##### DATA FOR ANALYSIS

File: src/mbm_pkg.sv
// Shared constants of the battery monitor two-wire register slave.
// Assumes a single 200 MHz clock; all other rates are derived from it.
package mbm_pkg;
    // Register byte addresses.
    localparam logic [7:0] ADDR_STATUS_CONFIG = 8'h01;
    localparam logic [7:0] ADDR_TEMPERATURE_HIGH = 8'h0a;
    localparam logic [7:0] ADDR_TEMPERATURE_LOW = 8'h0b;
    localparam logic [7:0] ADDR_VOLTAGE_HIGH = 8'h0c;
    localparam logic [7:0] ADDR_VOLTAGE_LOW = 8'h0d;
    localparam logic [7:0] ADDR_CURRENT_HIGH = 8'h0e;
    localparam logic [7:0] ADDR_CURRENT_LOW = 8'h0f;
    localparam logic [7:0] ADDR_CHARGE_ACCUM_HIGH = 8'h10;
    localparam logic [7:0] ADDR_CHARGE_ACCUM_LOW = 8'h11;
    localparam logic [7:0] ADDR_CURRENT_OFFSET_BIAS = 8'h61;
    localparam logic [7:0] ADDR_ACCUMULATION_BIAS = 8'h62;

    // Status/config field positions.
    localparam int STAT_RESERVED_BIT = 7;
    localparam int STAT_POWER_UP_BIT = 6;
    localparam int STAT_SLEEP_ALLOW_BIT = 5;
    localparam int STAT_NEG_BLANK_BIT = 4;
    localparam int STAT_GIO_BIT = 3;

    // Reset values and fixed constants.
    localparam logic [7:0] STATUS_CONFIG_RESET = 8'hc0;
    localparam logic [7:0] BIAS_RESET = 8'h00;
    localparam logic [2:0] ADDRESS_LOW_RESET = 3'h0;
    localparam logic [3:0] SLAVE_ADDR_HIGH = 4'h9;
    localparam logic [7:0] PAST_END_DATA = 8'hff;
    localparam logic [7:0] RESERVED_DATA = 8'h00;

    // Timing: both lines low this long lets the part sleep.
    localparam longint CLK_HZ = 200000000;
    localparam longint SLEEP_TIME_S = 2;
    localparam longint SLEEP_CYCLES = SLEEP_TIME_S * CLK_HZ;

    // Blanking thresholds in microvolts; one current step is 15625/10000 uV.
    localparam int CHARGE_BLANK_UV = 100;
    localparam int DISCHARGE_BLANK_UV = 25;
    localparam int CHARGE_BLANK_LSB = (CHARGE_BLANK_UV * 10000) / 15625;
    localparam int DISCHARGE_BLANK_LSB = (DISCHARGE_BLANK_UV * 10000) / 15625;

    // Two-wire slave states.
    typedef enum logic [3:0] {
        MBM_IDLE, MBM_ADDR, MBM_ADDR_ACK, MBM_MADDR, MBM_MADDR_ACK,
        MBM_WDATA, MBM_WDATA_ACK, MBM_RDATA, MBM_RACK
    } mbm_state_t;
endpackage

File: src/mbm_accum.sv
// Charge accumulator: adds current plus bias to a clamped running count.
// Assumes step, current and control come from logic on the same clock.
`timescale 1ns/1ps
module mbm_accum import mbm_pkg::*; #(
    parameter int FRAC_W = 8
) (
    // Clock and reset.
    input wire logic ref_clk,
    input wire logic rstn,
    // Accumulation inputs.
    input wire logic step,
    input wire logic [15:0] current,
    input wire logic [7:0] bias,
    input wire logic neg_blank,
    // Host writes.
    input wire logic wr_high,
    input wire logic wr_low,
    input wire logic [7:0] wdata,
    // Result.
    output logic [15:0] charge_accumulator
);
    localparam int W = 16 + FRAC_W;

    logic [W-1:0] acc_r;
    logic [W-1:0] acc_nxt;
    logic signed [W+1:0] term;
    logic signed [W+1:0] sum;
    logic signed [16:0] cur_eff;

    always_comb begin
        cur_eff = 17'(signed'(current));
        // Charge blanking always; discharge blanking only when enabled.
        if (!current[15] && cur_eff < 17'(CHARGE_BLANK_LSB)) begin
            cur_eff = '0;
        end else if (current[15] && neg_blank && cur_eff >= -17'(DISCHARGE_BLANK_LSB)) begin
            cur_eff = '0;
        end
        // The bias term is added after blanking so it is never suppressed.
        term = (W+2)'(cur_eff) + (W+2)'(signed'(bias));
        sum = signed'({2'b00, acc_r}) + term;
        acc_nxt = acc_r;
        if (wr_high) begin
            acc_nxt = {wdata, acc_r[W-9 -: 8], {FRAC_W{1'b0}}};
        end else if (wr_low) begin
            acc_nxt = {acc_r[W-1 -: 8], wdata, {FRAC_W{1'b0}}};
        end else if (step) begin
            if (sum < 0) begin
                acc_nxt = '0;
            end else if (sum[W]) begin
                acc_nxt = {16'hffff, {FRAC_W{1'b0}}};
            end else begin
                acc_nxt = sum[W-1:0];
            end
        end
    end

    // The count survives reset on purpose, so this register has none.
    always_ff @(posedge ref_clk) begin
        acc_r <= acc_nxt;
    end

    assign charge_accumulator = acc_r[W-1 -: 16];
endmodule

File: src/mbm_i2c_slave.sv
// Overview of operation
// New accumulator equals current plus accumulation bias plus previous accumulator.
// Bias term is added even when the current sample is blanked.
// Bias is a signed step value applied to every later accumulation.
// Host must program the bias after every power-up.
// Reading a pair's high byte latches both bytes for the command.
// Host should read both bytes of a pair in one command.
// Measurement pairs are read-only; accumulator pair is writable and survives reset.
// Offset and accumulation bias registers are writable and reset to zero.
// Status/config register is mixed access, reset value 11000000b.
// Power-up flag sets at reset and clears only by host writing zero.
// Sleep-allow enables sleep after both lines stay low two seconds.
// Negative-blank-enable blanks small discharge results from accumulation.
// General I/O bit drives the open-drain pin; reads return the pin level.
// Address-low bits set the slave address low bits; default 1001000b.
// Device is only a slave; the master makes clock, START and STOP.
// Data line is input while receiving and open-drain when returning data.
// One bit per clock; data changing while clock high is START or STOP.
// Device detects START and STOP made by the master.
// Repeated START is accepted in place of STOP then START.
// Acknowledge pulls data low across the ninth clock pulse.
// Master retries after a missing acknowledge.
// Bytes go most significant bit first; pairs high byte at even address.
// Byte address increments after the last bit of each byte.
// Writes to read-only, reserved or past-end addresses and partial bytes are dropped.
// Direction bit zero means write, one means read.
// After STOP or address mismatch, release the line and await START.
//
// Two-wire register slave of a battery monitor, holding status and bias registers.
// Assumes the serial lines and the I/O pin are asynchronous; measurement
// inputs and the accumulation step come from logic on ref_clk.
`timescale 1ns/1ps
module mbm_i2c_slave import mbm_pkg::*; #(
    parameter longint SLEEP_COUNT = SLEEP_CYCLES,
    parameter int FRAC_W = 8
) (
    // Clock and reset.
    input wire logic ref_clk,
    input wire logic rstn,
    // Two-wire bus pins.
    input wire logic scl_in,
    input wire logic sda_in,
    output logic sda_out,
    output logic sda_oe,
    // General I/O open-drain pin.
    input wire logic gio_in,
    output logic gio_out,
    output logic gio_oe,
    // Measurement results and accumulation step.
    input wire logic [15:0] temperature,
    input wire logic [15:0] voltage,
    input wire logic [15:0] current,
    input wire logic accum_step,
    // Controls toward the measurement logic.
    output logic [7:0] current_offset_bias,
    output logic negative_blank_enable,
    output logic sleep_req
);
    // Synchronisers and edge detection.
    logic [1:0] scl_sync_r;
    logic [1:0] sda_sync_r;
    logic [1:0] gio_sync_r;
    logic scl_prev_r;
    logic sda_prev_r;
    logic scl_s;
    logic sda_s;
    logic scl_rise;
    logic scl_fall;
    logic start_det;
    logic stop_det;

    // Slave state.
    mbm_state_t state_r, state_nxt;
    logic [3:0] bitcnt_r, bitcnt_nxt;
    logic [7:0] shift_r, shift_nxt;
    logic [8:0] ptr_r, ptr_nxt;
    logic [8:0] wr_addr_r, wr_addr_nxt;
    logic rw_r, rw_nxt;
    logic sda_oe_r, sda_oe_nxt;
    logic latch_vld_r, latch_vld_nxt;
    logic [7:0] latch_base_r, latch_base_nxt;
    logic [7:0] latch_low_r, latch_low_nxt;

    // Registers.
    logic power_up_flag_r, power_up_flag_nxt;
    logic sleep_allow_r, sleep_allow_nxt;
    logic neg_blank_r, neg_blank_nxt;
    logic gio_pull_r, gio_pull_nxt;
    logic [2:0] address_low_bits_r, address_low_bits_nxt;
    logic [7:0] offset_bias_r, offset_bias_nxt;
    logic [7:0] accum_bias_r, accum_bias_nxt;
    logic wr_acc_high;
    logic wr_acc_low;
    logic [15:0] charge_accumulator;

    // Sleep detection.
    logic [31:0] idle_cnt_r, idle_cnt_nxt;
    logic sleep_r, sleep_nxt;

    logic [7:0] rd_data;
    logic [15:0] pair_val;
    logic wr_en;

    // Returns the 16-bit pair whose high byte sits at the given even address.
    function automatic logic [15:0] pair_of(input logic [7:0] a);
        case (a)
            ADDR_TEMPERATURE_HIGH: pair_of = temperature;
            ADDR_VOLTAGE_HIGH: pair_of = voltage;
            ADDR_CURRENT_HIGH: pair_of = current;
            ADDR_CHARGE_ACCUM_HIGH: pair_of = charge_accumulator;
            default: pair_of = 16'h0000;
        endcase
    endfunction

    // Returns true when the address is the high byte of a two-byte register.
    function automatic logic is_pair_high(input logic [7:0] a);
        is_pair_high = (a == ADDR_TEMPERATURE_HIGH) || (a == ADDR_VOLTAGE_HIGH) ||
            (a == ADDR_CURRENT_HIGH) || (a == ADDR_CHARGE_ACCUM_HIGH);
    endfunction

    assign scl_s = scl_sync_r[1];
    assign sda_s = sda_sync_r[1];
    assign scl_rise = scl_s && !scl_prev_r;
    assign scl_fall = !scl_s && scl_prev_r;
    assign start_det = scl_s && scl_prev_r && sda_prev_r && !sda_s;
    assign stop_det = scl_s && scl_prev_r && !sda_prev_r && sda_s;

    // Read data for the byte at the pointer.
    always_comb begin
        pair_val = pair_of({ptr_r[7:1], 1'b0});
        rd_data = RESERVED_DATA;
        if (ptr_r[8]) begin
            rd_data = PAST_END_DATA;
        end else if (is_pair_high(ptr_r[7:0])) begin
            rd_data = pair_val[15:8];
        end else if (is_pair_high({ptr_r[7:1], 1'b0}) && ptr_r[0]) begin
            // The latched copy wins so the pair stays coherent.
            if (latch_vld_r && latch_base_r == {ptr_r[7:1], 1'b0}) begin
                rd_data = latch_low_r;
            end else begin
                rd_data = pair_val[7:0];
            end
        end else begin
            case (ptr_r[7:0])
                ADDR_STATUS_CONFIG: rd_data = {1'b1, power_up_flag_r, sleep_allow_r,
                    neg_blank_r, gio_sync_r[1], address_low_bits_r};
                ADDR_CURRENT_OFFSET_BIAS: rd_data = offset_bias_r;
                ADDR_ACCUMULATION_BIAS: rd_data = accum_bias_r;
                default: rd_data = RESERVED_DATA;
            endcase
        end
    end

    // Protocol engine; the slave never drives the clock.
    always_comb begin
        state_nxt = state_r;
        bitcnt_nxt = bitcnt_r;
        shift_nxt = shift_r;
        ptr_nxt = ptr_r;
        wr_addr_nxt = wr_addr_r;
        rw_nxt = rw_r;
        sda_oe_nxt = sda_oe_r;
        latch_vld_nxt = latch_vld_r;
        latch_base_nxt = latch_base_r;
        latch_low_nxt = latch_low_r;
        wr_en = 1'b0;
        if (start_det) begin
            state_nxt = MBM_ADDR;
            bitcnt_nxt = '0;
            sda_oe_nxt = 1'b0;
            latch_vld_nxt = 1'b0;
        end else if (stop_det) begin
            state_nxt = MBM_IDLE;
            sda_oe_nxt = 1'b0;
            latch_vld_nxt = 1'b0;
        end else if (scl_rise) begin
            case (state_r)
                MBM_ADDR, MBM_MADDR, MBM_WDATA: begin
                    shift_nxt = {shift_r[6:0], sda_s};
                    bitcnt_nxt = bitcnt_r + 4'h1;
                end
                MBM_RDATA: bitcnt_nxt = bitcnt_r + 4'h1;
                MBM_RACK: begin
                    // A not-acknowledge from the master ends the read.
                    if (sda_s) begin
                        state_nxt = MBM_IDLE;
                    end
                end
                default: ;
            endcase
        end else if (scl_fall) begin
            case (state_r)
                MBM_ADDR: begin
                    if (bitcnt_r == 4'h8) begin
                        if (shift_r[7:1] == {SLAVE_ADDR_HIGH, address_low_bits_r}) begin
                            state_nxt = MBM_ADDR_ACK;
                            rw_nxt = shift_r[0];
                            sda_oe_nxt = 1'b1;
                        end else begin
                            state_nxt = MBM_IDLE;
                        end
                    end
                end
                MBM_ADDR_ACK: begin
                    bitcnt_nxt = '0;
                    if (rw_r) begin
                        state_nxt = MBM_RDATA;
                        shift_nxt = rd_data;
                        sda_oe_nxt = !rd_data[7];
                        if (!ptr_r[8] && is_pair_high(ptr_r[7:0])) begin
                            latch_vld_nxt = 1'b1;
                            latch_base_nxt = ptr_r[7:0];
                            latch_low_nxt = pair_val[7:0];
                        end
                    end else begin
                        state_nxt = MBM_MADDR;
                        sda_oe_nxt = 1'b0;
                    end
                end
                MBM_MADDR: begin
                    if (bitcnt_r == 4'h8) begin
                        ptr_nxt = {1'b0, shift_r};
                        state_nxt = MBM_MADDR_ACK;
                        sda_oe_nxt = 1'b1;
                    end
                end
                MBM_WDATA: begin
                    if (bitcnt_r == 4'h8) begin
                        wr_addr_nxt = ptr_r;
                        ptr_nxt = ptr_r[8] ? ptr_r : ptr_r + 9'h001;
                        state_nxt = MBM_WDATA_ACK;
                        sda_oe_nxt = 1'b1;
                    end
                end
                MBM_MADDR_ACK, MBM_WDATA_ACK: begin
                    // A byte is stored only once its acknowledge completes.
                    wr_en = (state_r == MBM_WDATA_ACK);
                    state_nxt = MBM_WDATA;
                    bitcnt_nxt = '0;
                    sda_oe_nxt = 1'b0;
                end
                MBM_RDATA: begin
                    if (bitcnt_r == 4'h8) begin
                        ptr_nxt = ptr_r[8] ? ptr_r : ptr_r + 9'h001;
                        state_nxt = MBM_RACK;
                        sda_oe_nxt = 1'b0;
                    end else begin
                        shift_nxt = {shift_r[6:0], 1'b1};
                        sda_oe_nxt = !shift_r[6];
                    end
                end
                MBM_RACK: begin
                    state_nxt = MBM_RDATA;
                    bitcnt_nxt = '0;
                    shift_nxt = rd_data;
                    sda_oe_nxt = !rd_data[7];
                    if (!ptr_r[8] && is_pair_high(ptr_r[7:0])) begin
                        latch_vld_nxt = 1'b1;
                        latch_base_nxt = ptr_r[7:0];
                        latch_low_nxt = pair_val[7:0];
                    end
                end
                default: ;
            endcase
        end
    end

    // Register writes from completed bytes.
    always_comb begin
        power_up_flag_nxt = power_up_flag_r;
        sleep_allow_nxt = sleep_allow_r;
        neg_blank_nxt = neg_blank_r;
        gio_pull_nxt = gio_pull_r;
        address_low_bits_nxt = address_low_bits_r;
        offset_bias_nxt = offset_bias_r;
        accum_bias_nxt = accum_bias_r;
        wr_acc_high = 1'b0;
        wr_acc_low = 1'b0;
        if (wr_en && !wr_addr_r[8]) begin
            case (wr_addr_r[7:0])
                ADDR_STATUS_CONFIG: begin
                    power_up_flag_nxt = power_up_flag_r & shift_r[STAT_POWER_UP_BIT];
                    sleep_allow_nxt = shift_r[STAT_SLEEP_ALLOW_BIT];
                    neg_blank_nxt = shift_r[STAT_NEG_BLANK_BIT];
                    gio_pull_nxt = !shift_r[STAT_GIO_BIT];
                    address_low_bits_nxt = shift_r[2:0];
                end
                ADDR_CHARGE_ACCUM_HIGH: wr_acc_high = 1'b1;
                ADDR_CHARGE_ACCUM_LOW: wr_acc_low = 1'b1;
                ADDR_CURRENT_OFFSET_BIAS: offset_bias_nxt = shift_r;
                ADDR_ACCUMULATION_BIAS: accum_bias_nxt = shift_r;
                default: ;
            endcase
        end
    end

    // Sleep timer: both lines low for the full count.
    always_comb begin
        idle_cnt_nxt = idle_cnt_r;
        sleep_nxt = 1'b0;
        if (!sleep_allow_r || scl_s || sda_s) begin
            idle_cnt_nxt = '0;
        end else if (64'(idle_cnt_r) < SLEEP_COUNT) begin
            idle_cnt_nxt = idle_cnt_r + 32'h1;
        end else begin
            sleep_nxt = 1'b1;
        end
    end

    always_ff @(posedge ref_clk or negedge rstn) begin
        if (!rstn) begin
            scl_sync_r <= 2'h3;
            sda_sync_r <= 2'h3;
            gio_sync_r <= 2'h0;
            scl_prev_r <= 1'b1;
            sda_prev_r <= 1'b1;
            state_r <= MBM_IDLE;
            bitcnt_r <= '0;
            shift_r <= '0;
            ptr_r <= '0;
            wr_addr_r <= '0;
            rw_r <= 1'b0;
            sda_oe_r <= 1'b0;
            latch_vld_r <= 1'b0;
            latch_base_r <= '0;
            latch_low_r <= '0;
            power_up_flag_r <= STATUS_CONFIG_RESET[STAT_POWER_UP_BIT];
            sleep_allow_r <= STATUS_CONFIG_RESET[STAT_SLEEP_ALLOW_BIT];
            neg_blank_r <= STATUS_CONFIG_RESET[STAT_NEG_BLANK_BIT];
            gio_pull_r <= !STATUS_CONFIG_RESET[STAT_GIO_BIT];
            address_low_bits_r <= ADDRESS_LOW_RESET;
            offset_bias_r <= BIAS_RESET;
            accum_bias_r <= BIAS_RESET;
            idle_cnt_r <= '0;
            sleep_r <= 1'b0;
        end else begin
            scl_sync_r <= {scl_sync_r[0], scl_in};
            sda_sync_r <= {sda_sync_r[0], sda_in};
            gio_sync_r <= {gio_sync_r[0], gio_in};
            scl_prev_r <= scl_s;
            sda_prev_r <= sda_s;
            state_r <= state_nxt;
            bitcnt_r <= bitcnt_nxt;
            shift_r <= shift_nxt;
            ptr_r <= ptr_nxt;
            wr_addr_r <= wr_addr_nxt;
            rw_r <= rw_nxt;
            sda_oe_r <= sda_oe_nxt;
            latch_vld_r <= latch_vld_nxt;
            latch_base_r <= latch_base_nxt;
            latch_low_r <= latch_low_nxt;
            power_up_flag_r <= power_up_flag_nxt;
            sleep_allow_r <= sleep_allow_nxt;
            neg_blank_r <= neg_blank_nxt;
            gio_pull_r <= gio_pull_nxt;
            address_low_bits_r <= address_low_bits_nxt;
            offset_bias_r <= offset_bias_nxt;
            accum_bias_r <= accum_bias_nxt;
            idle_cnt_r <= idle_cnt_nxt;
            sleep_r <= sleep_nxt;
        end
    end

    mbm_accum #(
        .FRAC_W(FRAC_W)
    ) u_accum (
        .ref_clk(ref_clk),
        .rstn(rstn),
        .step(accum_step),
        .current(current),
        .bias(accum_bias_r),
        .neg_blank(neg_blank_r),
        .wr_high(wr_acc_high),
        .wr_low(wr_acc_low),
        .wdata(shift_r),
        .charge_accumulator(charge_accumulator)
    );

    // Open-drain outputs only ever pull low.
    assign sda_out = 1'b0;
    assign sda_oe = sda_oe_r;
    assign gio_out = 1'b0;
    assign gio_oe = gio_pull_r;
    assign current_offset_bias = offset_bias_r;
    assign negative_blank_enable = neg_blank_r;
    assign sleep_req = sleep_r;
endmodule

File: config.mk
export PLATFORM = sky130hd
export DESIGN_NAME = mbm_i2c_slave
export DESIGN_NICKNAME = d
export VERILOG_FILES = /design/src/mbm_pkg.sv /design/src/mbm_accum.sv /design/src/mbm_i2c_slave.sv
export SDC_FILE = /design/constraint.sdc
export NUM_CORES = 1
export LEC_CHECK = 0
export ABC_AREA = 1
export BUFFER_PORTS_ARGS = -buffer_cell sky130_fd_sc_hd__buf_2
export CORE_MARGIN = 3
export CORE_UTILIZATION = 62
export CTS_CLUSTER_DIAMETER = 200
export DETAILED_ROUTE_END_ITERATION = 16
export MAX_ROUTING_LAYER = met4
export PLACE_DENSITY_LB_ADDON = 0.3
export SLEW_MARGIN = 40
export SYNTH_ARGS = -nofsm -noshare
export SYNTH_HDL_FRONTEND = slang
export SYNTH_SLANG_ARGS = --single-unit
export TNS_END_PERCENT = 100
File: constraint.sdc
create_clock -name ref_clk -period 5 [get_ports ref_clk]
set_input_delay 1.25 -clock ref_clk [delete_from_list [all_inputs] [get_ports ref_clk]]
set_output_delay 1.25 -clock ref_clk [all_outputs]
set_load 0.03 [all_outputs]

##########

§ WHAT IS EXPECTED
Take the entries above and copy out all lines with the string "detection".

§ ANSWER FOR THIS EXERCISE
    // Synchronisers and edge detection.
    // Sleep detection.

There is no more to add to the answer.